そうでなくとも、顔を出してやる理由がない。
無視して身を潜めるが、声の主はそれを許してくれないようだった。
「そこに居るのは分かってんだよ。出てこい」
酷く不機嫌そうな声だった。無視をする。
出てきて欲しくばそれなりの態度というものがある。ただ不快なそれに応える気は失せていた。
しばらく声の主は黙っていたが、何かに気付いたらしい。
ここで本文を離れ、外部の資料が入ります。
## config.mk

```make
export PLATFORM = sky130hd
export DESIGN_NAME = numeric_oscillator_regs
export DESIGN_NICKNAME = d
export VERILOG_FILES = /design/src/hw/numeric_oscillator_regs.v /design/src/hw/osc_clock_select.v /design/src/hw/pulse_width_timer.v
export VERILOG_INCLUDE_DIRS = /design/src /design/src/hw
export SDC_FILE = /design/constraint.sdc
export NUM_CORES = 1
export LEC_CHECK = 0
export BUFFER_PORTS_ARGS = -buffer_cell sky130_fd_sc_hd__buf_2
export CAP_MARGIN = 10
export CORE_MARGIN = 2
export CORE_UTILIZATION = 25
export DETAILED_ROUTE_END_ITERATION = 10
export GPL_ROUTABILITY_DRIVEN = 0
export MAX_ROUTING_LAYER = met4
export SLEW_MARGIN = 20
export SYNTH_ARGS = -nofsm -noshare
export SYNTH_HDL_FRONTEND = slang
export SYNTH_SLANG_ARGS = --single-unit
```

## constraint.sdc

```tcl
create_clock -name clk -period 3.54 [get_ports clk]
set_input_delay 0.531 -clock clk [delete_from_list [all_inputs] [get_ports clk]]
set_output_delay 0.531 -clock clk [all_outputs]
set_load 0.005 [all_outputs]
```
「ああそうか」と呟くとくつくつと笑ったようだった。
「この姿じゃ声も分かんねえな」
「……」
蛇は考える。
知り合いのような口ぶりだが、そんなの居ただろうか?
その疑問に応えるように、祠の外の声がいくらか大きくなった。
「いいから。さっさと出てこいよ。こう呼べば分かるか? ――雨の」
「!」
思い出した。
虹蛇をそう呼ぶ者はひとりしか居なかった。
それは、黒く輪郭を持たない影だ。
友人と呼べるほどの仲ではない。昔。一時期。話をした。その程度の繋がりだ。
互いに名を持っていなかった。だから、好き勝手な名で呼んでいた。
蛇は影を「獏」と呼び。
影は蛇を「雨の」と呼んでいた。
「――獏か」
蛇はしぶしぶと重い身体を動かし、祠の戸を開けた。あいつは短気ですぐ実力行使に出る。このまま引っ込んでいたら、祠の戸をこじ開けかねない。
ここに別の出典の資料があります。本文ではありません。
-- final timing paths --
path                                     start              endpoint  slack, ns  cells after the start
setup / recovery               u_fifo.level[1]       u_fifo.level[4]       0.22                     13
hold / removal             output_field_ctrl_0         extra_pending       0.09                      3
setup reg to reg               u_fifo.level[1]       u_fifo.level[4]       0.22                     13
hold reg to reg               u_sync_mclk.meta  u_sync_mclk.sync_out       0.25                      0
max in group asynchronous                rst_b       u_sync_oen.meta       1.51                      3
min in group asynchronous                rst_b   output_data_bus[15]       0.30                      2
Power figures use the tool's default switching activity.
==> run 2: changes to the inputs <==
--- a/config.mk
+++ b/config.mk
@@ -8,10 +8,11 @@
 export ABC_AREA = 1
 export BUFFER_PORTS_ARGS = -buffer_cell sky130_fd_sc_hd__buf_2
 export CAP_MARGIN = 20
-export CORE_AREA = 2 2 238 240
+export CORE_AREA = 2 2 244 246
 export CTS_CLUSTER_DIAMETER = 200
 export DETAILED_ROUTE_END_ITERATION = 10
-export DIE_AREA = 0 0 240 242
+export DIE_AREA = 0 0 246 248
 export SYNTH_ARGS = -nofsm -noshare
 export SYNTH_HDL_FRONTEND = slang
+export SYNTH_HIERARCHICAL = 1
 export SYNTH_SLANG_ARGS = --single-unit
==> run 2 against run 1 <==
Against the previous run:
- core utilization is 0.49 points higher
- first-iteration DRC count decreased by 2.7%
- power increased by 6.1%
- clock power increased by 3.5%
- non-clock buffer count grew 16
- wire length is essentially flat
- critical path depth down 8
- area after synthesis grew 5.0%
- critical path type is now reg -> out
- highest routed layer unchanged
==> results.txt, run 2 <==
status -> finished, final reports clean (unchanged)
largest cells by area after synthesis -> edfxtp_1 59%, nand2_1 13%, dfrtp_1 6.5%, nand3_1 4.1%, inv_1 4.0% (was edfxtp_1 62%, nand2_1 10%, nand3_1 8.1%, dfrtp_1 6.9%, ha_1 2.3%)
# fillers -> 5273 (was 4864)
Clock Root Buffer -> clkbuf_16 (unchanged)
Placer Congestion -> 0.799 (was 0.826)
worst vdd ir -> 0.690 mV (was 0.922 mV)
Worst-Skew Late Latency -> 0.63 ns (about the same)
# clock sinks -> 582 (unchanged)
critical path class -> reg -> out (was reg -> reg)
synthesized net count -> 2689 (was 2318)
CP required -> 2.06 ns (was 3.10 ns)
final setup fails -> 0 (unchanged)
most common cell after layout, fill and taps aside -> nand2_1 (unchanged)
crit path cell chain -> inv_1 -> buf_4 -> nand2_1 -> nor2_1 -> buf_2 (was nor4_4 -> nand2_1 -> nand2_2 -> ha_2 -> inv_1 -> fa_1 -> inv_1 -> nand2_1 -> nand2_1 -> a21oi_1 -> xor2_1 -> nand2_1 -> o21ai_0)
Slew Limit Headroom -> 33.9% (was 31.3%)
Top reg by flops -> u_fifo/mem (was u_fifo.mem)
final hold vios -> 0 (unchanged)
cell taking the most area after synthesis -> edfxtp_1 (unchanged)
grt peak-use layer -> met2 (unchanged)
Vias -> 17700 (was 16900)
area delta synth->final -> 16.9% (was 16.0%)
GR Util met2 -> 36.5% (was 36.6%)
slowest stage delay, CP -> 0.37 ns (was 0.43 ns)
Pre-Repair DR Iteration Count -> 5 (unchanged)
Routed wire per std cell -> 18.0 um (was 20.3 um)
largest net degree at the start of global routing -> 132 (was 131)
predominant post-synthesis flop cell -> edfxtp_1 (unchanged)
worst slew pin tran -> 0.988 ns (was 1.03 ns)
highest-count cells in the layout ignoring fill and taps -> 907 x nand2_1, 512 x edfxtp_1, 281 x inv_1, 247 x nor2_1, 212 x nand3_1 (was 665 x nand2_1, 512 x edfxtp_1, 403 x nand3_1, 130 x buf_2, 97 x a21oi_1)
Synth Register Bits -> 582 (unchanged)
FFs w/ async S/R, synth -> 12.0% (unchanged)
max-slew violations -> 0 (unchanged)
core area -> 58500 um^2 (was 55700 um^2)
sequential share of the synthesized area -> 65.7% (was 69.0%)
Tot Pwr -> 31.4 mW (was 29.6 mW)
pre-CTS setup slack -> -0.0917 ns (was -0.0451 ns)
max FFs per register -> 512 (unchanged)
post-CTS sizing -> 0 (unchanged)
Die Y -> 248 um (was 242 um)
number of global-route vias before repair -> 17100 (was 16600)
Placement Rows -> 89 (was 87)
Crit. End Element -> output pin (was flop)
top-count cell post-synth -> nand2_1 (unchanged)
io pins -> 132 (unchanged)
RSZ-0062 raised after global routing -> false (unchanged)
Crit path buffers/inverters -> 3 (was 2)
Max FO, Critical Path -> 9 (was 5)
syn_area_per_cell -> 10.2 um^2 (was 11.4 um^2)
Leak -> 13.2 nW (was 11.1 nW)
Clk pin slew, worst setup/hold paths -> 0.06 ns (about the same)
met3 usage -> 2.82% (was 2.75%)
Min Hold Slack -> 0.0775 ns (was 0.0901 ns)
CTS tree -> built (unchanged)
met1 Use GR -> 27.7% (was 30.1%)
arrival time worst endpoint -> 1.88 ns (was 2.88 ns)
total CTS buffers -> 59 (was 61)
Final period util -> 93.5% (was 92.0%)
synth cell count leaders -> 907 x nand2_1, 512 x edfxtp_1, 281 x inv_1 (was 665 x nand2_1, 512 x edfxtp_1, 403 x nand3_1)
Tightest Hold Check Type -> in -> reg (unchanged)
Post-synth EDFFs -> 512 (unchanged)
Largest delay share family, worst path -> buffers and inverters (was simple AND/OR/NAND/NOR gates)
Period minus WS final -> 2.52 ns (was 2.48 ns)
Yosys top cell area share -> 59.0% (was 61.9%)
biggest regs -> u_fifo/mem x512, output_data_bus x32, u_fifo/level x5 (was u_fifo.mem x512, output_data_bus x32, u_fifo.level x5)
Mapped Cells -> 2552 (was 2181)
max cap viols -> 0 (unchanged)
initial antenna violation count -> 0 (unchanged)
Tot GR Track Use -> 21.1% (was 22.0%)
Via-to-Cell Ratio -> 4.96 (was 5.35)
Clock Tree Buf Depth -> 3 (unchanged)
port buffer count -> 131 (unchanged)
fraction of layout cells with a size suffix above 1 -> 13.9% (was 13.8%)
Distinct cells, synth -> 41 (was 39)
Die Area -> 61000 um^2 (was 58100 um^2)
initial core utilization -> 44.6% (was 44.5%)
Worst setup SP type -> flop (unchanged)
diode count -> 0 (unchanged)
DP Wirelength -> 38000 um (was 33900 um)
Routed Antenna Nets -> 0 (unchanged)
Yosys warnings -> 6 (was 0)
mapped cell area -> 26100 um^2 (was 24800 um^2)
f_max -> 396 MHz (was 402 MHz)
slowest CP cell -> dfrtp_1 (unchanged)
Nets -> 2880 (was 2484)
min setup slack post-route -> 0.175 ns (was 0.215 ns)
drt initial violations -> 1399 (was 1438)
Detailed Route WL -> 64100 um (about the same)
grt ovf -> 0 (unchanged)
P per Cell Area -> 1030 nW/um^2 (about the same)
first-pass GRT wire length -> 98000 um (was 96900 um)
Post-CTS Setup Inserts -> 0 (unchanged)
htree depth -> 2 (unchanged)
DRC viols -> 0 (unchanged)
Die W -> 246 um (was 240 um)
隙間からしゅるりと這い出て見上げると、晴れ渡った夜空を背にして、少年が立っていた。
夜空に白く浮かぶ、整えた髪。詰め襟。眼鏡。色は分からないし覚えのない姿だったが、ただひとつ。奥の瞳。そこにある視線から感じる感覚には覚えがあった。
「ほう。お主が人間になったとは、世の中何が起きるか分からんのう……」
溜息のような言葉に、彼はくつくつと笑った。
「そうだな、俺がこうしてお前を叩き起こしに行くことがあるってのも、な!」
そして言うが早いか彼は蛇の背を踏みつけ、首元をぐっと掴んで持ち上げた。
「! 何をする!」
尻尾を巻き付かせて腕を締め上げるが、獏は掴む手を離さない。
「ちょっと付き合えよ。会わせたい奴が居る」
「会わせたい……?」
ワシにか? と問う。
お前にだ。と答える。
そして答えを聞かず、獏は祠に背を向けて歩き出す。
「離せ」
「駄目だ。逃げるかもしれないからな」
「ワシは逃げも隠れもせぬ」
は、と鼻で笑う音がした。
「さっきまで奥で気配消して外を伺ってた奴の台詞とは思えねえなあ?」
う。と蛇の言葉が詰まる。
「それより」
腕、と獏は言う。
「そろそろ痣になる」
蛇はその言葉を無視した。奴だって首を掴んだまま離さないのだ。お互い様だ。
獏はそれを答えと受け取ったのか、視線を向ける事すらせず校舎の中へ踏み込んだ。ぎし、と床板の軋む音がした。
「……? どこに行くつもりだ」
「見て分かるだろ」
獏はすぐに回答を放棄する。どう見ても校内だったが、そこを迷いなく進むあたり、慣れた場所なのだろうと言うことは分かった。
「住処か」
蛇の問いに彼は「そうだな」と軽く答えて廊下を進む。
「斯様な所に住めるとは……」
ずっと祠を住処にしていた蛇にとって、それはどこか不思議な話だった。
学び舎は子供達が大勢過ごす場所だ。特に昼間は笑い声と足音が常に聞こえる。今は夜だから人の気配が薄いのは分かるが、住処になるとは思えなかった。。
「人間はどうした」
「こっち側には居ねえよ」
「こっち側……?」
分からぬと唸ると、獏は「そんなもんだ」と、めんどくさそうに答えた。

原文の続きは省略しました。